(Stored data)
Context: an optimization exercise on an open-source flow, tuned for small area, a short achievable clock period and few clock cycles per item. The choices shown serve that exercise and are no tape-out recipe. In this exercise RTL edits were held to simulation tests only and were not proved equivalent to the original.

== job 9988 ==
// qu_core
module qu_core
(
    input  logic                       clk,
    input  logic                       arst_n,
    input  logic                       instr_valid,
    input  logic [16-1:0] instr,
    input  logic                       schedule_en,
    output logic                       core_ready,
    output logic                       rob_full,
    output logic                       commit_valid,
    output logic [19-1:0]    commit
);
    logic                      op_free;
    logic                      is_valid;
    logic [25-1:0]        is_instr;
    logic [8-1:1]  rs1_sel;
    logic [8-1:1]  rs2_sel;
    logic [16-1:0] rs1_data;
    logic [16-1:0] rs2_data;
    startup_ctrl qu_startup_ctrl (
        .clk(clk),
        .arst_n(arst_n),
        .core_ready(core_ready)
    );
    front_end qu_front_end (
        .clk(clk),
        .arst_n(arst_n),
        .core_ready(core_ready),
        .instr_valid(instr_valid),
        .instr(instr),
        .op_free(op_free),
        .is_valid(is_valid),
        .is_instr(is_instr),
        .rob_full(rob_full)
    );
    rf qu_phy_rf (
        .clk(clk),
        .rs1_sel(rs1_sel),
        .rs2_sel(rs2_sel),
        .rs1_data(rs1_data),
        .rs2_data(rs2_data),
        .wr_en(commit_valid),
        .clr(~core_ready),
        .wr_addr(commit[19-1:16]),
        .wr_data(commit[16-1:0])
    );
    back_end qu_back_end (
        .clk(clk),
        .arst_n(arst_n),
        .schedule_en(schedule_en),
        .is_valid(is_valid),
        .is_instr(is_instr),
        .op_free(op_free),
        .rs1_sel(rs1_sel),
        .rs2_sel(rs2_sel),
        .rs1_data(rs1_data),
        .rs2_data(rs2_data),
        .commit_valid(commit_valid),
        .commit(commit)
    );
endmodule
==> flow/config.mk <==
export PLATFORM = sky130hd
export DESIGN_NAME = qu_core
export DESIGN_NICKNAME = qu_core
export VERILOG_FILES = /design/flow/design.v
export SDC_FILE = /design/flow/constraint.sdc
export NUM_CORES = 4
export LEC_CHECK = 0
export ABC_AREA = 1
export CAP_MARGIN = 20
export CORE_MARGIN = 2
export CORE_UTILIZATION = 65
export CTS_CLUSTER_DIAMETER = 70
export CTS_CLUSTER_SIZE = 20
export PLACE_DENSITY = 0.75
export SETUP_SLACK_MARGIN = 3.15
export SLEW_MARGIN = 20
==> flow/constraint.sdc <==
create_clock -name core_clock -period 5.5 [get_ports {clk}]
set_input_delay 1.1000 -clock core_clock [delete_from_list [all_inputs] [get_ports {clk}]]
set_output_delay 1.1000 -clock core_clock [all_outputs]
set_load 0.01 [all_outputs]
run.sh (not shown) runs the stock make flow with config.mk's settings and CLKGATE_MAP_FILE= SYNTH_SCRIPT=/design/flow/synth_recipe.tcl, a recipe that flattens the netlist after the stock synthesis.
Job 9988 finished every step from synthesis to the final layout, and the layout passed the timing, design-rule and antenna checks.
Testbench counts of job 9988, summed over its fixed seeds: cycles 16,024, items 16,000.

- _PROBLEM DESCRIPTION_:
Your answer should be the lines above, from the line containing "set_output_delay 1.1000 -clock" up to and including the line containing "run.sh (not shown)", reproduced exactly and with nothing else.

- _WRITTEN SOLUTION_:
set_output_delay 1.1000 -clock core_clock [all_outputs]
set_load 0.01 [all_outputs]
run.sh (not shown) runs the stock make flow with config.mk's settings and CLKGATE_MAP_FILE= SYNTH_SCRIPT=/design/flow/synth_recipe.tcl, a recipe that flattens the netlist after the stock synthesis.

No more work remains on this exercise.